Start of Block

==> src/rtl/iirdf1_ctrl.sv <==
`include "iir_direct_form_one_filter_core_assert.svh"

module iirdf1_ctrl
  import iirdf1_pkg::*;
#(
  parameter int unsigned MAX_ORDER = DEF_MAX_ORDER,
  localparam int unsigned TAP_W    = $clog2(MAX_ORDER + 1)
) (
  input  logic             clk_i,
  input  logic             rst_ni,
  input  logic             in_valid_i,
  output logic             in_ready_o,
  input  logic [CMD_W-1:0] in_cmd_i,
  input  logic             filter_enable_i,
  input  logic [TAP_W-1:0] order_n_i,
  input  iirdf1_sts_t      sts_i,
  output iirdf1_cmd_t      cmd_o,
  output logic [TAP_W-1:0] tap_o
);

  localparam logic [1:0] ST_IDLE  = 2'd0;
  localparam logic [1:0] ST_MAC   = 2'd1;
  localparam logic [1:0] ST_DRAIN = 2'd2;
  localparam logic [1:0] ST_DONE  = 2'd3;

  logic [1:0]       state_q, state_d;
  logic [TAP_W-1:0] tap_q, tap_d;
  logic             fb_q, fb_d;
  logic             pass_q, pass_d;

  always_comb begin
    state_d    = state_q;
    tap_d      = tap_q;
    fb_d       = fb_q;
    pass_d     = pass_q;
    cmd_o      = '0;
    in_ready_o = 1'b0;
    unique case (state_q)
      ST_IDLE: begin
        in_ready_o = 1'b1;
        if (in_valid_i) begin
          unique case (in_cmd_i)
            CMD_SAMPLE: begin
              cmd_o.load_x = 1'b1;
              tap_d        = '0;
              fb_d         = 1'b0;
              pass_d       = !filter_enable_i;
              state_d      = filter_enable_i ? ST_MAC : ST_DONE;
            end
            CMD_WR_FF: cmd_o.wr_ff = 1'b1;
            CMD_WR_FB: cmd_o.wr_fb = 1'b1;
            default: ;
          endcase
        end
      end
      ST_MAC: begin
        cmd_o.mac_en = 1'b1;
        cmd_o.first  = (tap_q == '0);
        cmd_o.sel_fb = fb_q;
        if (tap_q == '0) begin
          tap_d = TAP_W'(1);
        end else if (!fb_q) begin
          fb_d = 1'b1;
        end else if (tap_q == order_n_i) begin
          state_d = ST_DRAIN;
        end else begin
          tap_d = tap_q + TAP_W'(1);
          fb_d  = 1'b0;
        end
      end
      ST_DRAIN: state_d = ST_DONE;
      ST_DONE: begin
        cmd_o.pass = pass_q;
        if (sts_i.out_free) begin
          cmd_o.commit = 1'b1;
          state_d      = ST_IDLE;
        end
      end
      default: state_d = ST_IDLE;
    endcase
  end

  assign tap_o = tap_q;

  always_ff @(posedge clk_i or negedge rst_ni) begin
    if (!rst_ni) begin
      state_q <= ST_IDLE;
      tap_q   <= '0;
      fb_q    <= 1'b0;
      pass_q  <= 1'b0;
    end else begin
      state_q <= state_d;
      tap_q   <= tap_d;
      fb_q    <= fb_d;
      pass_q  <= pass_d;
    end
  end

  `IIRDF1_ASSERT(a_commit_needs_room, cmd_o.commit |-> sts_i.out_free,
                 "result committed while output register is occupied")
  `IIRDF1_ASSERT(a_tap_in_order, (state_q == ST_MAC) |-> (tap_q <= order_n_i),
                 "tap index beyond the order in use")
  `IIRDF1_ASSERT(a_fb_not_tap0, (state_q == ST_MAC && fb_q) |-> (tap_q != '0),
                 "feedback term issued for tap zero")
  `IIRDF1_ASSERT(a_drain_to_done, (state_q == ST_DRAIN) |=> (state_q == ST_DONE),
                 "drain cycle not followed by result cycle")
  `IIRDF1_ASSERT_ALWAYS(a_ready_only_idle, in_ready_o |-> (state_q == ST_IDLE),
                        "request taken outside idle")

endmodule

End of Block

» Task to carry out
Taking the entries above, print exactly the lines starting at the line with "always_comb begin" and ending at the line with "(tap_q == '0);", both included.

» Result
  always_comb begin
    state_d    = state_q;
    tap_d      = tap_q;
    fb_d       = fb_q;
    pass_d     = pass_q;
    cmd_o      = '0;
    in_ready_o = 1'b0;
    unique case (state_q)
      ST_IDLE: begin
        in_ready_o = 1'b1;
        if (in_valid_i) begin
          unique case (in_cmd_i)
            CMD_SAMPLE: begin
              cmd_o.load_x = 1'b1;
              tap_d        = '0;
              fb_d         = 1'b0;
              pass_d       = !filter_enable_i;
              state_d      = filter_enable_i ? ST_MAC : ST_DONE;
            end
            CMD_WR_FF: cmd_o.wr_ff = 1'b1;
            CMD_WR_FB: cmd_o.wr_fb = 1'b1;
            default: ;
          endcase
        end
      end
      ST_MAC: begin
        cmd_o.mac_en = 1'b1;
        cmd_o.first  = (tap_q == '0);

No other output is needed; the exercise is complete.